No. As of June 2026 retatrutide is investigational and not FDA approved. It is legally available only to participants in Eli Lilly clinical trials, and approval is not expected before 2027 at the earliest.
How much weight do people lose on retatrutide?
In phase 3 TRIUMPH-1, average loss on the 12 mg dose was 28.3% at 80 weeks, with up to 30.3% in a longer extension among higher-BMI patients. Phase 2 showed about 24.2% at 48 weeks on 12 mg. Individual results vary widely, especially with compounded use.

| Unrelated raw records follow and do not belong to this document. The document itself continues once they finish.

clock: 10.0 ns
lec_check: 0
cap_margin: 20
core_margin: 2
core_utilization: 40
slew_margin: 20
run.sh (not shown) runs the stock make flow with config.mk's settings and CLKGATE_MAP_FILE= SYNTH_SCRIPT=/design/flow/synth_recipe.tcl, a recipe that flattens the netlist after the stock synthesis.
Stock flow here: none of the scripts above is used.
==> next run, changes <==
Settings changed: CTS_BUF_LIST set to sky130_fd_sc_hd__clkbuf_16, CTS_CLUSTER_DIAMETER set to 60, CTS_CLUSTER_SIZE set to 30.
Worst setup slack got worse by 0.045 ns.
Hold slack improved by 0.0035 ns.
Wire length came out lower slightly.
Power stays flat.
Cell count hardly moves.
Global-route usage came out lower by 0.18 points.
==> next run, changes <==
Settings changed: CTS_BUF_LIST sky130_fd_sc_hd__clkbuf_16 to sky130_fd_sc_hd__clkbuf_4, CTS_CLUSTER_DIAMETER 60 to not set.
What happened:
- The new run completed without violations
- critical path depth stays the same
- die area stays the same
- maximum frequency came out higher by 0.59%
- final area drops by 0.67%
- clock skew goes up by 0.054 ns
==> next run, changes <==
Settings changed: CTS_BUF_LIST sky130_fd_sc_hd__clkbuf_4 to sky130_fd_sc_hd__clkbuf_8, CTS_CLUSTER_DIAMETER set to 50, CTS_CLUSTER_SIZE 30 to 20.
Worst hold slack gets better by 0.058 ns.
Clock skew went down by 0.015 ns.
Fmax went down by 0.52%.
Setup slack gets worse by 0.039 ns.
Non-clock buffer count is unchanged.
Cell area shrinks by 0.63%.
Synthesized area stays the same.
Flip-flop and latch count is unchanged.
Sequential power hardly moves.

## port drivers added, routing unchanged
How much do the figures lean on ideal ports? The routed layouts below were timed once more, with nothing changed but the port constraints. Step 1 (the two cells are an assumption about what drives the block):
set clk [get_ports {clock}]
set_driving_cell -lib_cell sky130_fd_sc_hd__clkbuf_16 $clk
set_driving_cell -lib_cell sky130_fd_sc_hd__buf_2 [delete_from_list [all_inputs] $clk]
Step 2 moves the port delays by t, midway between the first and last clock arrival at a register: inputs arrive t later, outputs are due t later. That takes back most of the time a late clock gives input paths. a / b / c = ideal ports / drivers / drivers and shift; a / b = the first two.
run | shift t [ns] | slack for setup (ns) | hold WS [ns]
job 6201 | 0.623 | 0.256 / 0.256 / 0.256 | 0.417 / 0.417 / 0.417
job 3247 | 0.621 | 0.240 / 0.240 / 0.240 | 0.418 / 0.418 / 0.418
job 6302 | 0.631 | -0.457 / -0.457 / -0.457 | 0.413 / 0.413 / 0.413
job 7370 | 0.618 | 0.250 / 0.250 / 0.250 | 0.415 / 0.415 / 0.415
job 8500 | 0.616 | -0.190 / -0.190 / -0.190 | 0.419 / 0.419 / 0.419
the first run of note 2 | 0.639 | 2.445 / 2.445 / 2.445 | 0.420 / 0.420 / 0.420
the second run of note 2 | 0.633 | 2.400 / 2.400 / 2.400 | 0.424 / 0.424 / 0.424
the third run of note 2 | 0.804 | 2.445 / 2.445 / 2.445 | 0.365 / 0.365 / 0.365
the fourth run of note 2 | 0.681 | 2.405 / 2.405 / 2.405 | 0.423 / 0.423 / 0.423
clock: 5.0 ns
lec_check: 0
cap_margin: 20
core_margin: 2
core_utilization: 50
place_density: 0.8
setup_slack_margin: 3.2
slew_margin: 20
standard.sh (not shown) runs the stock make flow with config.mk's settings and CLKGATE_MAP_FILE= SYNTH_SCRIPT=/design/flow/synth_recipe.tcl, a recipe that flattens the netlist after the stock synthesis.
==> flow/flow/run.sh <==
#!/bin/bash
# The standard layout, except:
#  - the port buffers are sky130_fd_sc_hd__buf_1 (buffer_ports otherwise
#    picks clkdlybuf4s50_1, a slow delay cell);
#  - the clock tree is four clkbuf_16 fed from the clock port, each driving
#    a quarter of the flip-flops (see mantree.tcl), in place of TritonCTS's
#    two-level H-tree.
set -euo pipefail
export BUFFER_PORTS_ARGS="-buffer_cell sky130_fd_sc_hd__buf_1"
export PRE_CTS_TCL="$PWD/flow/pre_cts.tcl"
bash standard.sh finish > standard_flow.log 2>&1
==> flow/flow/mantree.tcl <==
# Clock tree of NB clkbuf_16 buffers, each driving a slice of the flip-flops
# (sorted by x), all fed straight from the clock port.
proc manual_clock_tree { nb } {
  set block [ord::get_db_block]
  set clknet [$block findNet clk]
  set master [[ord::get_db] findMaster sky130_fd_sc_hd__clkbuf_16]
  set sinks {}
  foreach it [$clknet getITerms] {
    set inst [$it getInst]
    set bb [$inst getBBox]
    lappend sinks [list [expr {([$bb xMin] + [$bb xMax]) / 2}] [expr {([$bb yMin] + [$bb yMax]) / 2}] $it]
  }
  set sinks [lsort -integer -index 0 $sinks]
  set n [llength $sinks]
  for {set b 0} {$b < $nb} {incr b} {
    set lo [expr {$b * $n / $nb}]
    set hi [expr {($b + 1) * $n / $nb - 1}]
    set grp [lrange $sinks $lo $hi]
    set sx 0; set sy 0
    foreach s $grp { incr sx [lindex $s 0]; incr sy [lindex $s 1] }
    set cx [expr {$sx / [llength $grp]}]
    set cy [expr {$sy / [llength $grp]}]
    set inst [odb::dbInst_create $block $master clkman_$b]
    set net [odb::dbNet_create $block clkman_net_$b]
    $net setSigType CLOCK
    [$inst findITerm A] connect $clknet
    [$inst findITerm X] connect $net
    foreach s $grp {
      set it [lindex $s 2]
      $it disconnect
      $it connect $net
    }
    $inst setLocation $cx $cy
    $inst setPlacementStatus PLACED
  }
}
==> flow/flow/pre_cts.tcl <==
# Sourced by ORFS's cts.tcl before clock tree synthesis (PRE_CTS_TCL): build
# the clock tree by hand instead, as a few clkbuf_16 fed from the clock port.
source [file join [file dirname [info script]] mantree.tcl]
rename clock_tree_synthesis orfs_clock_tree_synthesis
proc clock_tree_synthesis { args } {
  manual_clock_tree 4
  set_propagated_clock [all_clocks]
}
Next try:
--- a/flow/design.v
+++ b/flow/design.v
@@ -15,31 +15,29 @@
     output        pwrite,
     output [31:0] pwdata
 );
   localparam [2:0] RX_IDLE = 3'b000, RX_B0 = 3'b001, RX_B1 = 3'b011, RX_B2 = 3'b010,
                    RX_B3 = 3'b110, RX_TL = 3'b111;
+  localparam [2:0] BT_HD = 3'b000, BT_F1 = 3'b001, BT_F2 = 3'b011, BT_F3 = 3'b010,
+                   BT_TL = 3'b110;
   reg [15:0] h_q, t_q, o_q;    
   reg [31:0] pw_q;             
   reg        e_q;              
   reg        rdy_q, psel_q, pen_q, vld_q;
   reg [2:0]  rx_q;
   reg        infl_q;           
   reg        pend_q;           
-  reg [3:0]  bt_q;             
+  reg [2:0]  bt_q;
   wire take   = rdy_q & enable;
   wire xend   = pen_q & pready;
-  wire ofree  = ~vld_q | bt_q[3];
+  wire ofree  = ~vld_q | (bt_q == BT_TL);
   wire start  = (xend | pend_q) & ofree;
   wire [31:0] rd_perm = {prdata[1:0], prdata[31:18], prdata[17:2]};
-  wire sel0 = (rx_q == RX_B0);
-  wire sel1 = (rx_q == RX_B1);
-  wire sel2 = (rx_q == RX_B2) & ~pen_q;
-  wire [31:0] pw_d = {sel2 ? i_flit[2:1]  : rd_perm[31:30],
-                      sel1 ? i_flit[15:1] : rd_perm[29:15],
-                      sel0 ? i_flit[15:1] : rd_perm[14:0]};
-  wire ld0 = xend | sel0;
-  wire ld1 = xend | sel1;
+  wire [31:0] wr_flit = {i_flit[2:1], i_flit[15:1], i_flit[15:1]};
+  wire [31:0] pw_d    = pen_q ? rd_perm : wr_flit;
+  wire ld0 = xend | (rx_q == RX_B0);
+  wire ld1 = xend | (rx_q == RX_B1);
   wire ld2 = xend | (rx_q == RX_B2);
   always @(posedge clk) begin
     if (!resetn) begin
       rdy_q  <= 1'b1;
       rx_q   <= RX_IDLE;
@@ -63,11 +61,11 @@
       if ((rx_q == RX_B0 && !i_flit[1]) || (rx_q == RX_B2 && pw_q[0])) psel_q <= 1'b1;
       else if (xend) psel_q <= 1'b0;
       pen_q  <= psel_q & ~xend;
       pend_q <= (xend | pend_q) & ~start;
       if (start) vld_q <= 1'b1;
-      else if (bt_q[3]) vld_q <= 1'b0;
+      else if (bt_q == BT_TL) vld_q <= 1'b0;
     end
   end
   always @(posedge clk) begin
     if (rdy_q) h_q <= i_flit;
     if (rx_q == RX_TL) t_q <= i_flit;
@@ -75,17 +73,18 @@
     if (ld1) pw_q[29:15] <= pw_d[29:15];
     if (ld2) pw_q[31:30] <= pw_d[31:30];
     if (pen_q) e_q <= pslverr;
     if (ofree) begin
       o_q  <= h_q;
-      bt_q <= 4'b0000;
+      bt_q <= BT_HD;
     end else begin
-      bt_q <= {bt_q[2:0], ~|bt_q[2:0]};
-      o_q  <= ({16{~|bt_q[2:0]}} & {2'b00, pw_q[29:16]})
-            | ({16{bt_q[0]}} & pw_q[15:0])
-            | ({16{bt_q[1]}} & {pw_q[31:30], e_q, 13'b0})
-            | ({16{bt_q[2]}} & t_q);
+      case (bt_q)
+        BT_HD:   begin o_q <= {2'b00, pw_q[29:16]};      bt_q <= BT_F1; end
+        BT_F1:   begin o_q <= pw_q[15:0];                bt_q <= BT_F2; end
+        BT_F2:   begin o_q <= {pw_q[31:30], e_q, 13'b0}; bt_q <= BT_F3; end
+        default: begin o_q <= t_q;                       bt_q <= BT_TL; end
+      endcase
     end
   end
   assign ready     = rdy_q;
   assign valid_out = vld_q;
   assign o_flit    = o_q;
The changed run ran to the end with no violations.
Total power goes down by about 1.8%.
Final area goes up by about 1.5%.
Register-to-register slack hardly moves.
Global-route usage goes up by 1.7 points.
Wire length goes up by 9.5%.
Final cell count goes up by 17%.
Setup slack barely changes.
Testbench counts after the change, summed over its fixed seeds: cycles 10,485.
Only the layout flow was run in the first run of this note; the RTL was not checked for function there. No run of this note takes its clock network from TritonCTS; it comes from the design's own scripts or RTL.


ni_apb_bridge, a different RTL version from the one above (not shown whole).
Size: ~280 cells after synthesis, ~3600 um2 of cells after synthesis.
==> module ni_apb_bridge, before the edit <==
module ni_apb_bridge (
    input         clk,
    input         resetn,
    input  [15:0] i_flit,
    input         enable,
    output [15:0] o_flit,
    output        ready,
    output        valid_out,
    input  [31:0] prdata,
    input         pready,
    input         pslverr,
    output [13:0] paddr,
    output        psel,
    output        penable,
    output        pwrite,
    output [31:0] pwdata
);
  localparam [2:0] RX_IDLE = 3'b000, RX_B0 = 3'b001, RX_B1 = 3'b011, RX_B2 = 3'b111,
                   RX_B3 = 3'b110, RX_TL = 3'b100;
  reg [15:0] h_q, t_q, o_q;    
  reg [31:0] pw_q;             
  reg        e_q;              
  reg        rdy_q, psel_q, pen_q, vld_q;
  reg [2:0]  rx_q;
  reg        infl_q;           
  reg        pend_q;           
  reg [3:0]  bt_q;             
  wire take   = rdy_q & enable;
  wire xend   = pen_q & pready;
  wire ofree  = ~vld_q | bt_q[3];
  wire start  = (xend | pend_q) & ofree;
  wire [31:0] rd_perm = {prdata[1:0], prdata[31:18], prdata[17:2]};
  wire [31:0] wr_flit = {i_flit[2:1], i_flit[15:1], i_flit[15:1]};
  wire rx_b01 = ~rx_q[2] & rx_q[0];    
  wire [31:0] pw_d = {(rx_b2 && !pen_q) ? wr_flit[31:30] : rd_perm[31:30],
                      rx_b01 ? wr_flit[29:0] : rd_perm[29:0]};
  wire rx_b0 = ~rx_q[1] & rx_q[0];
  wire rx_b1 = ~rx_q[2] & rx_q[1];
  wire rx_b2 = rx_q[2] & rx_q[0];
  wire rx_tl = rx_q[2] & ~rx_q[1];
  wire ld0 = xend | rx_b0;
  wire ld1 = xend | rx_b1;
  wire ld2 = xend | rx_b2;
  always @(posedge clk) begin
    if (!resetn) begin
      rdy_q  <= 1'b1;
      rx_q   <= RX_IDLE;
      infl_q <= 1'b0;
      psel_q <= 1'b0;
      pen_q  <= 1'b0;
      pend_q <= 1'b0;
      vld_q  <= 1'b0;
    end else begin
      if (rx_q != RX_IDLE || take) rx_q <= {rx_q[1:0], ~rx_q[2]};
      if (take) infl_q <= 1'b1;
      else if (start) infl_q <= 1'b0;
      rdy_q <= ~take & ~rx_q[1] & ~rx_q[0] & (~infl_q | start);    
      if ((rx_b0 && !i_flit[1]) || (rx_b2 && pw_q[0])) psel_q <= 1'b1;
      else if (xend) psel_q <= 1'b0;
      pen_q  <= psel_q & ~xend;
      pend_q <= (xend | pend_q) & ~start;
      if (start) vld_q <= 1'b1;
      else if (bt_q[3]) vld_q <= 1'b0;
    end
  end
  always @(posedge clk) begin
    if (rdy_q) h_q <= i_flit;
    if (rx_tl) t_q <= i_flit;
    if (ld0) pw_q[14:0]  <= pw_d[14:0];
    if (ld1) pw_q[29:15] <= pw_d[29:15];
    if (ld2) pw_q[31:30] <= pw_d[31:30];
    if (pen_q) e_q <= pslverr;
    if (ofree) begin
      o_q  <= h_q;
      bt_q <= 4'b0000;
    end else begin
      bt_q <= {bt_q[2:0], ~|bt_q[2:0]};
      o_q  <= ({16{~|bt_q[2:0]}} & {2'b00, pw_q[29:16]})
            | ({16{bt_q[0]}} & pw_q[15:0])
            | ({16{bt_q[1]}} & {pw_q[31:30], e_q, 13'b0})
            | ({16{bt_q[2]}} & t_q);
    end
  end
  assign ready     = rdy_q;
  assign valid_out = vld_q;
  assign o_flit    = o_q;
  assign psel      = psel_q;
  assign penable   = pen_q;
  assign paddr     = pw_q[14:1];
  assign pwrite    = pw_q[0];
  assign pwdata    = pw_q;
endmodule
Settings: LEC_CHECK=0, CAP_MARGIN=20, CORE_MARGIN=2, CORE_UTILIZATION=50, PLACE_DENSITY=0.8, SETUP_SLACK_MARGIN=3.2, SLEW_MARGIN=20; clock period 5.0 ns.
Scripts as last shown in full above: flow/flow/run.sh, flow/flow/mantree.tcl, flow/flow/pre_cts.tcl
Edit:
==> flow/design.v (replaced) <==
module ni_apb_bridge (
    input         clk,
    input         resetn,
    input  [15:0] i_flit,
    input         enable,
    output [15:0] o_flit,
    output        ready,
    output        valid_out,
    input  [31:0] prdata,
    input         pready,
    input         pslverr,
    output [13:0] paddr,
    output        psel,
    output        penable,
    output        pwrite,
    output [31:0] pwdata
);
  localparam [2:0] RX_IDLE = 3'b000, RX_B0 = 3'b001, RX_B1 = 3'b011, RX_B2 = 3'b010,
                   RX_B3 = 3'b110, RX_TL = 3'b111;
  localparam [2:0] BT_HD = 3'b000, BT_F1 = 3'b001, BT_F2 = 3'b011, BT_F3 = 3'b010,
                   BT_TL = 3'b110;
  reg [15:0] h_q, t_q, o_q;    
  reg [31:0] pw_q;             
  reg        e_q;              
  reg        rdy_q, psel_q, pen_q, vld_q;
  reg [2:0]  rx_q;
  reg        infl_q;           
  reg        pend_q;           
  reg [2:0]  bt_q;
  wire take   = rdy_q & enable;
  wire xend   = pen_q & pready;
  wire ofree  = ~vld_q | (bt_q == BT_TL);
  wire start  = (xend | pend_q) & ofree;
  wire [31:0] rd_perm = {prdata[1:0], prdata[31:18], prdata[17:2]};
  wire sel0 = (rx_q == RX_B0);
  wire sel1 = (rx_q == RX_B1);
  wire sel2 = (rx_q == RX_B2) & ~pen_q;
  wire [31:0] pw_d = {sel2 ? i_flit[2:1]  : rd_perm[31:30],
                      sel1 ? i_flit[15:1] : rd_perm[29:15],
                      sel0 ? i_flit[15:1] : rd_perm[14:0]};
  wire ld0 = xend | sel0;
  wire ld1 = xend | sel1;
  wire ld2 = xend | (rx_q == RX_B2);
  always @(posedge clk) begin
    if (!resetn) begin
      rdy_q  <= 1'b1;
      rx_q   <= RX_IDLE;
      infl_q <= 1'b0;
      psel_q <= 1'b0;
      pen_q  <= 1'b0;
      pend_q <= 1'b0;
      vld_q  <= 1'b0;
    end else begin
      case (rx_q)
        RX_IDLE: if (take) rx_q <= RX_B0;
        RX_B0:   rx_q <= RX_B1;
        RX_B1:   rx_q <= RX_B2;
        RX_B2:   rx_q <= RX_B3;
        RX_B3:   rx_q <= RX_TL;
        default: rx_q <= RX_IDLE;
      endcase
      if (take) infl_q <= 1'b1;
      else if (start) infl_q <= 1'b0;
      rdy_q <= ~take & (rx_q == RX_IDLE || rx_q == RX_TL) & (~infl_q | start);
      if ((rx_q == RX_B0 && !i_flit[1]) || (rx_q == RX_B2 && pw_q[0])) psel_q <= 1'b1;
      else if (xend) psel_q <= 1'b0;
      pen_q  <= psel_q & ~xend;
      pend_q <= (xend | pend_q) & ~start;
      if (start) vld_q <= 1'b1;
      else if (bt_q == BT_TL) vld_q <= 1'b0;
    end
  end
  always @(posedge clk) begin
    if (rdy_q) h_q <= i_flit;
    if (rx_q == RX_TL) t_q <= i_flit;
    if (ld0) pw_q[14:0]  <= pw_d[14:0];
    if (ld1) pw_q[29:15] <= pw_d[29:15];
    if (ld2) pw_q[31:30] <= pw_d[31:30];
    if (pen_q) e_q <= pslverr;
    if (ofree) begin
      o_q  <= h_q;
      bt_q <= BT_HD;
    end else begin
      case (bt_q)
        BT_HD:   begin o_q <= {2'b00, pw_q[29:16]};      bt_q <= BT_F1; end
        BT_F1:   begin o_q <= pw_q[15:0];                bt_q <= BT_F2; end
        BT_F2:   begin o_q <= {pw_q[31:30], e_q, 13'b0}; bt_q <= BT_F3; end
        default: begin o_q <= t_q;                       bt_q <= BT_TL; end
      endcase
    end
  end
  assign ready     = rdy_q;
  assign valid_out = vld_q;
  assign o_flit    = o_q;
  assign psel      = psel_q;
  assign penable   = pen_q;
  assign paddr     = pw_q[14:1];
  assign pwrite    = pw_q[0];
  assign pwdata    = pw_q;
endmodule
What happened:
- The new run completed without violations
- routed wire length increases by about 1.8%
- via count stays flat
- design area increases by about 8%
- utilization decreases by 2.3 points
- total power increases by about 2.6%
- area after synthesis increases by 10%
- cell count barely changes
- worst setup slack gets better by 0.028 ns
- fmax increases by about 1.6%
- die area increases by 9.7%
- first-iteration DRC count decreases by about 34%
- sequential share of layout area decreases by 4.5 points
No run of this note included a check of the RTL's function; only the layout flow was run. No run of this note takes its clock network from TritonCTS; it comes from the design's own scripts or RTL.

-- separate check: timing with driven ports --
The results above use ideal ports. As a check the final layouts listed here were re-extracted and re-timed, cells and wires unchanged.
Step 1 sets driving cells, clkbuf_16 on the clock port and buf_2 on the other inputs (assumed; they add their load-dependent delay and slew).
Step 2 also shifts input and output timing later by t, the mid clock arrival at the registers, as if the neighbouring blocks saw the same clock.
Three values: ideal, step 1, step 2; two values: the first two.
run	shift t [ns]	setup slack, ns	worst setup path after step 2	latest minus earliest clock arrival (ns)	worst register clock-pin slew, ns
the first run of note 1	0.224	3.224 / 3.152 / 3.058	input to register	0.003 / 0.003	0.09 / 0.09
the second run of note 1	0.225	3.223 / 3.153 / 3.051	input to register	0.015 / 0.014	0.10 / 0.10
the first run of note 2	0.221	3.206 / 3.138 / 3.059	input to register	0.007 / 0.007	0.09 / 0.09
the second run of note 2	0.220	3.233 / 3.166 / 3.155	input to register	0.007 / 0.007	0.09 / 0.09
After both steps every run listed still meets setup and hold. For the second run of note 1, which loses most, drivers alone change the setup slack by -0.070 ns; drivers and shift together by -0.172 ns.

What is the most common side effect?
Nausea, reported by about 42% of people at the 12 mg dose in TRIUMPH-1. Diarrhea, vomiting, and constipation are also common. Most are mild to moderate and concentrated during dose escalation.
Does retatrutide give you more energy than other GLP-1 drugs?
Some user reviews describe more energy or warmth than on semaglutide, plausibly linked to glucagon receptor activity that may raise energy expenditure. This is a reported theme, not a guaranteed effect, and others report fatigue early on.
Is compounded retatrutide safe?
Compounded retatrutide is unapproved and not quality-assured, so identity, purity, and dosing can vary. Reported non-response and inconsistent results often trace to compounded products. See compounded retatrutide for more.
This article is for informational purposes only and is not medical advice. Talk to a qualified clinician before starting, stopping, or changing any medication.